I seldom call (excuse: busy, 9 to 5 in uni mah). I seldom sms (excuse: sms-ing doesnt feel tat syok.. call better mah). I did a lot of soul searching today. I've been examining myself and my relationship with God (more on that next time), and I've been examining myself and my relationships with my parents, siblings, my sister especially. You know what I found out?
I hate myself for being the person that I am today.
There's nothing about myself that I can be proud about. There are a lot of things pricking my conscience. My sister went through a really painful heartbreak recently, and me, being the world's greatest jerk, havent been comforting her that much. Thinking of it now, my heart could just break. She's been there for me through everything. I remember my first heartbreak years ago. I was bawling the whole night, I know secretly she thought I was being silly for crying that much over a boy (tiki, u noe who u are), but she didnt say anything about it. She just comforted me. Then last year, when again another time I got my heart broken (jeez.. got nothing better to do ka), she came all the way from Shah Alam to see me, and I remember she woke up in the middle of the night to comfort me since I cant sleep. But if you ask me, I couldnt remember a single time when I was the one comforting, and she the one crying.

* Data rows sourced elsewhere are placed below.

<file path="src/rtl/i2c_rx_pkg.sv">
package i2c_rx_pkg;
  localparam int unsigned CNT_FIELD_W = 7;
  localparam int unsigned NAK_BIT     = 7;
  localparam int unsigned DONE_BIT    = 4;
  localparam int unsigned EMPTY_BIT   = 2;
  localparam int unsigned BITS_PER_B  = 8;
endpackage

</file>
<file path="src/rtl/i2c_rx_fifo.sv">
module i2c_rx_fifo #(
  parameter int unsigned DEPTH = 64,
  parameter int unsigned W     = 8
) (
  input  logic         clk_i,
  input  logic         rst_ni,
  input  logic         push_i,
  input  logic [W-1:0] wdata_i,
  input  logic         pop_i,
  output logic [W-1:0] rdata_o,
  output logic         empty_o
);
  localparam int unsigned AW = (DEPTH > 1) ? $clog2(DEPTH) : 1;
  localparam int unsigned NW = $clog2(DEPTH + 1);

  logic [W-1:0]  mem_q [DEPTH];
  logic [AW-1:0] wr_ptr_q, rd_ptr_q;
  logic [NW-1:0] cnt_q;
  logic          full, do_push, do_pop;

  assign empty_o = (cnt_q == '0);
  assign full    = (cnt_q == NW'(DEPTH));
  assign do_push = push_i && !full;  // full: drop newcomer
  assign do_pop  = pop_i && !empty_o;
  assign rdata_o = empty_o ? '0 : mem_q[rd_ptr_q];

  function automatic logic [AW-1:0] nxt(input logic [AW-1:0] p);
    return (p == AW'(DEPTH - 1)) ? '0 : p + AW'(1);
  endfunction

  always_ff @(posedge clk_i) begin
    if (do_push) mem_q[wr_ptr_q] <= wdata_i;
  end

  always_ff @(posedge clk_i or negedge rst_ni) begin
    if (!rst_ni) begin
      wr_ptr_q <= '0;
      rd_ptr_q <= '0;
      cnt_q    <= '0;
    end else begin
      if (do_push) wr_ptr_q <= nxt(wr_ptr_q);
      if (do_pop)  rd_ptr_q <= nxt(rd_ptr_q);
      case ({do_push, do_pop})
        2'b10:   cnt_q <= cnt_q + NW'(1);
        2'b01:   cnt_q <= cnt_q - NW'(1);
        default: cnt_q <= cnt_q;
      endcase
    end
  end

  p_no_overflow_r12: assert property (@(posedge clk_i) disable iff (!rst_ni)
    cnt_q <= NW'(DEPTH));
  p_empty_pop_r9: assert property (@(posedge clk_i) disable iff (!rst_ni)
    (pop_i && empty_o && !push_i) |=> empty_o);
endmodule

</file>
<file path="src/rtl/i2c_rx_engine.sv">
module i2c_rx_engine #(
  parameter int unsigned DEPTH       = 64,
  parameter int unsigned HALF_CYCLES = 4,
  parameter int unsigned CW          = $clog2(DEPTH + 1)
) (
  input  logic          clk_i,
  input  logic          rst_ni,
  input  logic          start_i,
  input  logic [CW-1:0] count_i,
  input  logic          nak_i,
  input  logic          sda_i,
  output logic          scl_o,
  output logic          sda_oe_o,
  output logic          busy_o,
  output logic          push_o,
  output logic [7:0]    byte_o,
  output logic          done_o
);
  import i2c_rx_pkg::*;
  localparam int unsigned PW = (HALF_CYCLES > 1) ? $clog2(HALF_CYCLES) : 1;

  logic [PW-1:0] ph_q;
  logic [3:0]    bit_q;
  logic [CW-1:0] left_q;
  logic [7:0]    shift_q;
  logic          scl_q, busy_q, nak_q, push_q, done_q;
  logic          ph_end, ack_slot;

  assign ph_end   = (ph_q == PW'(HALF_CYCLES - 1));
  assign ack_slot = (bit_q == 4'(BITS_PER_B));

  always_ff @(posedge clk_i or negedge rst_ni) begin
    if (!rst_ni) begin
      ph_q    <= '0;
      bit_q   <= '0;
      left_q  <= '0;
      shift_q <= '0;
      scl_q   <= 1'b0;
      busy_q  <= 1'b0;
      nak_q   <= 1'b0;
      push_q  <= 1'b0;
      done_q  <= 1'b0;
    end else begin
      push_q <= 1'b0;
      done_q <= 1'b0;
      if (start_i && !busy_q) begin
        if (count_i == '0) begin
          done_q <= 1'b1;
        end else begin
          busy_q <= 1'b1;
          left_q <= count_i;
          nak_q  <= nak_i;
          bit_q  <= '0;
          ph_q   <= '0;
          scl_q  <= 1'b0;
        end
      end else if (busy_q) begin
        if (ph_end) begin
          ph_q  <= '0;
          scl_q <= ~scl_q;
          if (!scl_q) begin
            // rising edge: capture data bit
            if (!ack_slot) shift_q <= {shift_q[6:0], sda_i};
          end else if (ack_slot) begin
            bit_q  <= '0;
            push_q <= 1'b1;
            left_q <= left_q - CW'(1);
            if (left_q == CW'(1)) begin
              busy_q <= 1'b0;
              done_q <= 1'b1;
            end
          end else begin
            bit_q <= bit_q + 4'd1;
          end
        end else begin
          ph_q <= ph_q + PW'(1);
        end
      end
    end
  end

  assign scl_o    = scl_q;
  assign sda_oe_o = busy_q && ack_slot && !(nak_q && left_q == CW'(1));
  assign busy_o   = busy_q;
  assign push_o   = push_q;
  assign byte_o   = shift_q;
  assign done_o   = done_q;

  p_scl_idle_r11: assert property (@(posedge clk_i) disable iff (!rst_ni)
    !busy_q |-> !scl_q);
  p_count_clamp_r2: assert property (@(posedge clk_i) disable iff (!rst_ni)
    left_q <= CW'(DEPTH));
  p_ack_ninth_r4: assert property (@(posedge clk_i) disable iff (!rst_ni)
    (busy_q && !ack_slot) |-> !sda_oe_o);
endmodule

</file>
<file path="src/rtl/i2c_rx_burst.sv">
module i2c_rx_burst #(
  parameter int unsigned DEPTH       = 64,
  parameter int unsigned HALF_CYCLES = 4
) (
  input  logic       clk_i,
  input  logic       rst_ni,
  input  logic       ctrl_we_i,
  input  logic [7:0] ctrl_wdata_i,
  input  logic       rd_pop_i,
  output logic [7:0] rd_data_o,
  output logic [7:0] fifo_stat_o,
  output logic [7:0] int_stat_o,
  output logic       busy_o,
  output logic       scl_o,
  input  logic       sda_i,
  output logic       sda_oe_o
);
  import i2c_rx_pkg::*;
  localparam int unsigned CW = $clog2(DEPTH + 1);
  localparam int unsigned FW = (CW > CNT_FIELD_W) ? CW : CNT_FIELD_W;

  logic [FW-1:0] field;
  logic [CW-1:0] count_eff;
  logic          accept, busy, push, done_p, empty, done_q;
  logic [7:0]    rx_byte;

  assign field     = FW'(ctrl_wdata_i[CNT_FIELD_W-1:0]);
  assign count_eff = (field > FW'(DEPTH)) ? CW'(DEPTH) : CW'(field);
  assign accept    = ctrl_we_i && !busy;

  i2c_rx_engine #(.DEPTH(DEPTH), .HALF_CYCLES(HALF_CYCLES), .CW(CW)) u_engine (
    .clk_i    (clk_i),
    .rst_ni   (rst_ni),
    .start_i  (accept),
    .count_i  (count_eff),
    .nak_i    (ctrl_wdata_i[NAK_BIT]),
    .sda_i    (sda_i),
    .scl_o    (scl_o),
    .sda_oe_o (sda_oe_o),
    .busy_o   (busy),
    .push_o   (push),
    .byte_o   (rx_byte),
    .done_o   (done_p)
  );

  i2c_rx_fifo #(.DEPTH(DEPTH), .W(8)) u_fifo (
    .clk_i   (clk_i),
    .rst_ni  (rst_ni),
    .push_i  (push),
    .wdata_i (rx_byte),
    .pop_i   (rd_pop_i),
    .rdata_o (rd_data_o),
    .empty_o (empty)
  );

  always_ff @(posedge clk_i or negedge rst_ni) begin
    if (!rst_ni)     done_q <= 1'b0;
    else if (accept) done_q <= 1'b0;
    else if (done_p) done_q <= 1'b1;
  end

  always_comb begin
    fifo_stat_o            = '0;
    fifo_stat_o[EMPTY_BIT] = empty;
    int_stat_o             = '0;
    int_stat_o[DONE_BIT]   = done_q;
  end
  assign busy_o = busy;

  p_done_idle_r5: assert property (@(posedge clk_i) disable iff (!rst_ni)
    done_q |-> !busy);
  p_busy_write_r10: assert property (@(posedge clk_i) disable iff (!rst_ni)
    (ctrl_we_i && busy) |=> busy);
endmodule

</file>
<file path="config.mk">
export PLATFORM = sky130hd
export DESIGN_NAME = nvm_cmd_ctrl
export DESIGN_NICKNAME = d
export VERILOG_FILES = /design/src/rtl/nvm_cmd_pkg.sv /design/src/rtl/nvm_cmd_decode.sv /design/src/rtl/nvm_op_seq.sv /design/src/rtl/nvm_store.sv /design/src/rtl/nvm_cmd_ctrl.sv
export SDC_FILE = /design/constraint.sdc
export NUM_CORES = 1
export LEC_CHECK = 0
export BUFFER_PORTS_ARGS = -buffer_cell sky130_fd_sc_hd__buf_2
export CAP_MARGIN = 10
export CORE_MARGIN = 1.5
export CORE_UTILIZATION = 25
export CTS_CLUSTER_DIAMETER = 80
export DETAILED_ROUTE_END_ITERATION = 16
export PLACE_DENSITY_LB_ADDON = 0.25
export RECOVER_POWER = 100
export REMOVE_ABC_BUFFERS = 1
export SLEW_MARGIN = 20
export SYNTH_ARGS = -nofsm -noshare
export SYNTH_HDL_FRONTEND = slang
export SYNTH_SLANG_ARGS = --single-unit
</file>
<file path="constraint.sdc">
create_clock -name clk -period 4.3 [get_ports clk]
set_clock_uncertainty 0.2 [all_clocks]
set_input_delay 0.86 -clock clk [delete_from_list [all_inputs] [get_ports clk]]
set_output_delay 0.86 -clock clk [all_outputs]
set_load 0.02 [all_outputs]
</file>
**config.mk**
```make
export PLATFORM = sky130hd
export DESIGN_NAME = vtg_timing_gen
export DESIGN_NICKNAME = d
export VERILOG_FILES = /design/src/rtl/vtg_pkg.sv /design/src/rtl/vtg_axis.sv /design/src/rtl/vtg_strobes.sv /design/src/rtl/vtg_pix_mux.sv /design/src/rtl/vtg_timing_gen.sv
export SDC_FILE = /design/constraint.sdc
export NUM_CORES = 1
export LEC_CHECK = 0
export ABC_AREA = 1
export ABC_CLOCK_PERIOD_IN_PS = 5350
export BUFFER_PORTS_ARGS = -buffer_cell sky130_fd_sc_hd__buf_2
export CAP_MARGIN = 40
export CORE_MARGIN = 2
export CORE_UTILIZATION = 50
export CTS_BUF_LIST = sky130_fd_sc_hd__clkbuf_8
export CTS_CLUSTER_SIZE = 12
export DETAILED_ROUTE_END_ITERATION = 8
export GPL_ROUTABILITY_DRIVEN = 0
export HOLD_SLACK_MARGIN = 0.02
export PLACE_DENSITY = 0.8
export SETUP_SLACK_MARGIN = 0.4
export SYNTH_ARGS = -nofsm -noshare
export SYNTH_HDL_FRONTEND = slang
export SYNTH_HIERARCHICAL = 1
export SYNTH_SLANG_ARGS = --single-unit
```
**constraint.sdc**
```tcl
create_clock -name clk -period 5.35 [get_ports clk]
set_input_delay 0.8025 -clock clk [delete_from_list [all_inputs] [get_ports clk]]
set_output_delay 0.8025 -clock clk [all_outputs]
set_load 0.01 [all_outputs]
```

Oh, yes, I know her disappointments, I know when she cry, but I was never there for her when she needs someone.
In short, I took her for granted, along with my dad, my mum and my brother. I'm consumed with so much guilt now for everything that I failed to do for them. What kind of a daughter am I? What kind of a sister?
A daughter and sister of the worst kind probably.

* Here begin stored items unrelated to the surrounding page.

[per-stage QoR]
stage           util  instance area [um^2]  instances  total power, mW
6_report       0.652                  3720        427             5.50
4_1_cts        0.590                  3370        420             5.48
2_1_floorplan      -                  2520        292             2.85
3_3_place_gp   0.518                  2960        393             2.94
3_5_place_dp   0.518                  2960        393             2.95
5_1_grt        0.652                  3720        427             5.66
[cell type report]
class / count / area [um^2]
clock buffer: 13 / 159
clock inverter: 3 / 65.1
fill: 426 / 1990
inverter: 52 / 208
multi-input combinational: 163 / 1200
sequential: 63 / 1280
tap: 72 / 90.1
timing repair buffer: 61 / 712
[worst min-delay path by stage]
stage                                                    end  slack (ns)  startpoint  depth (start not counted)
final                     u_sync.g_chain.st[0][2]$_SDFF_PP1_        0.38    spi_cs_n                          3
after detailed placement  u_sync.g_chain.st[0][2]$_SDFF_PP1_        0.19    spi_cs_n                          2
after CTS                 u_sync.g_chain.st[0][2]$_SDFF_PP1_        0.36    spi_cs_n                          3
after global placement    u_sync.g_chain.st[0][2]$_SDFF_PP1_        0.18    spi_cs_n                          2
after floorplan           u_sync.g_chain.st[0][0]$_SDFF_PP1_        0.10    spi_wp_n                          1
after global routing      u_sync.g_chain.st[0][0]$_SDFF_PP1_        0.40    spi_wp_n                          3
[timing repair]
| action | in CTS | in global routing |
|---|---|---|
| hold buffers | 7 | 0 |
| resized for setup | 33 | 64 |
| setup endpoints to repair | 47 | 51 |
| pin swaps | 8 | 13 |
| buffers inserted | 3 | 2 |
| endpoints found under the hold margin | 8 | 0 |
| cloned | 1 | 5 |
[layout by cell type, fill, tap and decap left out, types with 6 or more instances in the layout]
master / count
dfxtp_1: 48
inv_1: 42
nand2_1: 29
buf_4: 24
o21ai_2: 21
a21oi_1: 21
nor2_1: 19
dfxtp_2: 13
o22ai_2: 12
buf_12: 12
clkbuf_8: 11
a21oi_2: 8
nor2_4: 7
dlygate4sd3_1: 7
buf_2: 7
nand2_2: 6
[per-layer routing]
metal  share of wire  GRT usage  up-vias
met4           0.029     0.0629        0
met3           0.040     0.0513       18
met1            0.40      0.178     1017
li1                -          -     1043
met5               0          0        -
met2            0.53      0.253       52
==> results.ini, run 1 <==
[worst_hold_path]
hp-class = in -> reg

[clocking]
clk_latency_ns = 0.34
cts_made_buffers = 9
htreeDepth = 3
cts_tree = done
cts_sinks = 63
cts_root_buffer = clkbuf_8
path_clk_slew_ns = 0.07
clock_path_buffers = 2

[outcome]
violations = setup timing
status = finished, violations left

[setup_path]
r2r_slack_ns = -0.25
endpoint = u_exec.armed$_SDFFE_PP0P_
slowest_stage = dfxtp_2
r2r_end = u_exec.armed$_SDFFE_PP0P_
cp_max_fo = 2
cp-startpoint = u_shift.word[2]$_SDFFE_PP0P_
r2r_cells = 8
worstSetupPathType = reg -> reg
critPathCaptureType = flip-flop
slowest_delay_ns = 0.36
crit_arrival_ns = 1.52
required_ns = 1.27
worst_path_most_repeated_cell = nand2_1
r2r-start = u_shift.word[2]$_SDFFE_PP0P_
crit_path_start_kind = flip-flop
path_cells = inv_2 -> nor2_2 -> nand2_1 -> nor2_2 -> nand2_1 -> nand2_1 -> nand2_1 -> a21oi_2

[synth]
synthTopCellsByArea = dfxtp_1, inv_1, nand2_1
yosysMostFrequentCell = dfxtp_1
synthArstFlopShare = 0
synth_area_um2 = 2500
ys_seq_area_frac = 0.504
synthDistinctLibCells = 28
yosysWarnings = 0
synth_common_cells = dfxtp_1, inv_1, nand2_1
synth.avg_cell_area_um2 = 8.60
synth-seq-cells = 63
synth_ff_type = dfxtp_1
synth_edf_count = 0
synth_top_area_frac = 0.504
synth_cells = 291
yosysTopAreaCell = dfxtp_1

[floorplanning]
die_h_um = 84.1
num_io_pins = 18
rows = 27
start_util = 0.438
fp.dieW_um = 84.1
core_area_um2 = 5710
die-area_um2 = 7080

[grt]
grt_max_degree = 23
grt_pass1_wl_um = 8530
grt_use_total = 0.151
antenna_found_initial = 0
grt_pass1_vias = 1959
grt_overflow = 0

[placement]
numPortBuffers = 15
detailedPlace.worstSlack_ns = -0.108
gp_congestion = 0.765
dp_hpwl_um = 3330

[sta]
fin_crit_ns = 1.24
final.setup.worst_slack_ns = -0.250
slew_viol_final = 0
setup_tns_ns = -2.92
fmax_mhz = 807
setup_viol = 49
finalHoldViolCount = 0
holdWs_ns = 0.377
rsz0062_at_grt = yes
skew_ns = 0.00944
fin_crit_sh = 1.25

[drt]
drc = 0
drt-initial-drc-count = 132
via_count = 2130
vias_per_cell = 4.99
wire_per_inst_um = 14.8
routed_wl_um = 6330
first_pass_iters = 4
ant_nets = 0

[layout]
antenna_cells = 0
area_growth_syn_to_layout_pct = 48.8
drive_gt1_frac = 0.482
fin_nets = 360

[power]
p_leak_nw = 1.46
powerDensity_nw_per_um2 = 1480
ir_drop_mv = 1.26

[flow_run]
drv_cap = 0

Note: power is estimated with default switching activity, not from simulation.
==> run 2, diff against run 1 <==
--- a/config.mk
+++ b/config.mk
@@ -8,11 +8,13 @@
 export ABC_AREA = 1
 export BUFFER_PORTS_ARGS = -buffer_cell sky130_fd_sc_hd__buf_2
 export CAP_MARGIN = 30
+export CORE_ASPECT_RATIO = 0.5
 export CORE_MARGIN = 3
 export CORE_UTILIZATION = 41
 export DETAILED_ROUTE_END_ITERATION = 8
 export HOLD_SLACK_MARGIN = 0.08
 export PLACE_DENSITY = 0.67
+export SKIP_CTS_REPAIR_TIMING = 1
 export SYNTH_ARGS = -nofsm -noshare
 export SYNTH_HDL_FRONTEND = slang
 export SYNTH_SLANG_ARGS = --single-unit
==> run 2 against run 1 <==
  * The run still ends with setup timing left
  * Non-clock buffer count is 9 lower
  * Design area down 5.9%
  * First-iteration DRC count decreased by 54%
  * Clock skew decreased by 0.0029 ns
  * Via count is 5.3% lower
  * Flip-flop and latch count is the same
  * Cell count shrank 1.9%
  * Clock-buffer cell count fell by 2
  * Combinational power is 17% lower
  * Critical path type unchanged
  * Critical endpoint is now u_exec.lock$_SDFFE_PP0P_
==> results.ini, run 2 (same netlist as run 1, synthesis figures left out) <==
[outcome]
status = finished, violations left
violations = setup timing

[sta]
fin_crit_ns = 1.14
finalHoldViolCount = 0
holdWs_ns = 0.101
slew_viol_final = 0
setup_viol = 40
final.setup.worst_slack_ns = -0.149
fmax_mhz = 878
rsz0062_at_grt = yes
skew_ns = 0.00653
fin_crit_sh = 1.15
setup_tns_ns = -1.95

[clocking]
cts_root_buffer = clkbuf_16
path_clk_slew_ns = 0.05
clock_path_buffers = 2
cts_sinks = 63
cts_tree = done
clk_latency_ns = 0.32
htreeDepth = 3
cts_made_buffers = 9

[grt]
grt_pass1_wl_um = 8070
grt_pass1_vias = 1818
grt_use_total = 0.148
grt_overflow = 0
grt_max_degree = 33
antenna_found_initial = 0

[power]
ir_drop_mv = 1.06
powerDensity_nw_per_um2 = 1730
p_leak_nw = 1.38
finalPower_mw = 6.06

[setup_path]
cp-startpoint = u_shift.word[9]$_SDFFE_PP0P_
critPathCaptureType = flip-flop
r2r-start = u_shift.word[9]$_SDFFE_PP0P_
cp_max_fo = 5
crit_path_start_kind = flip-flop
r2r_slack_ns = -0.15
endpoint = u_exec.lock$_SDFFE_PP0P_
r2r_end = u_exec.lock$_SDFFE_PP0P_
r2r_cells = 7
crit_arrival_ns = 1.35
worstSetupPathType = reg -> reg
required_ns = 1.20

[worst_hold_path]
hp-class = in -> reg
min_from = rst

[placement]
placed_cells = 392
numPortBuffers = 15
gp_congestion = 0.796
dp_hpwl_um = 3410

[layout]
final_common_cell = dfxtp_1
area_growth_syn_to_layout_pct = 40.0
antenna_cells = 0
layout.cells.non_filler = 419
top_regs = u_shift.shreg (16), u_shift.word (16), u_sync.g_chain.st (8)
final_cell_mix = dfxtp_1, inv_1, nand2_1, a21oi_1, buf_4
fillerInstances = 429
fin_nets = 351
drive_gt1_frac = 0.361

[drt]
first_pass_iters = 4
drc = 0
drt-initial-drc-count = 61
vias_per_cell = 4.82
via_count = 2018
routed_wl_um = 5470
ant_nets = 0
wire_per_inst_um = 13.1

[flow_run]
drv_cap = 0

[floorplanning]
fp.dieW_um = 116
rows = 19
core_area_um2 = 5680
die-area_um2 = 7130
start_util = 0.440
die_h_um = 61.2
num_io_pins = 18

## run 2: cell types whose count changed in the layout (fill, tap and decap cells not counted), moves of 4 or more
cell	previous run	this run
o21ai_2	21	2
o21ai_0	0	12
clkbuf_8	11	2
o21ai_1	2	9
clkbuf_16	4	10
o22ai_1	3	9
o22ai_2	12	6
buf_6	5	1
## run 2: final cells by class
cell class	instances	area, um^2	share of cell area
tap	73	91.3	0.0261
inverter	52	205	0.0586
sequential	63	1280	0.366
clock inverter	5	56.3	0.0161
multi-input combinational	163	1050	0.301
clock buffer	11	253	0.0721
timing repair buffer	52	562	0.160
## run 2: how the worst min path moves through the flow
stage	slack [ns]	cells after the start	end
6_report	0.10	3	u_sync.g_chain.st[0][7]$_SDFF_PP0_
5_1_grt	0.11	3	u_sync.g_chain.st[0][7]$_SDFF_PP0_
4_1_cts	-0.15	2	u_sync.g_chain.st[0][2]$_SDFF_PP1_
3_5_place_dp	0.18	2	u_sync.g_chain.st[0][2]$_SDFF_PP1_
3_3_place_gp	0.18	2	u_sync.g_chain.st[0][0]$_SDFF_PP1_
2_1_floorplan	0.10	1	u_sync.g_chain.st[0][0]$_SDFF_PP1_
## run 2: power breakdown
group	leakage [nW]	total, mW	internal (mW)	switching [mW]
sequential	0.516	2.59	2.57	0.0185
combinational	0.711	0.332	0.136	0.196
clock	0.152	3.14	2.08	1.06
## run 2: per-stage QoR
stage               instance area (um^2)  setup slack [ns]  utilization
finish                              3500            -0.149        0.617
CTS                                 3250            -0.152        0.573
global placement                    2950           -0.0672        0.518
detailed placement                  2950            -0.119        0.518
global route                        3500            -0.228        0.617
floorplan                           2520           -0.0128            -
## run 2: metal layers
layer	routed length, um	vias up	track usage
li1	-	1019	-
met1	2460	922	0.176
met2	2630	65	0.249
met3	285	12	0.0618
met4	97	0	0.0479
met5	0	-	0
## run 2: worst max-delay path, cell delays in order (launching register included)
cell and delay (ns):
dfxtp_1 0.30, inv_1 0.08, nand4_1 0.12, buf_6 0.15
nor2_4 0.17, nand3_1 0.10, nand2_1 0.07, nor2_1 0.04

Di, Mi, Rica, Ben, I'm sorry. I really am. I just hope it's not too late to make reparations.
The funny thing is I was always so sure that I wont be one of those irresponsible daughters who leave their parents at the old folks home because they were too busy to care for them. Without me realising it, I have now become one of them. Everything is me, me, ME. The realisation of what kind of a person I really am just sucks. Big time. My gosh, how long have I been this monster?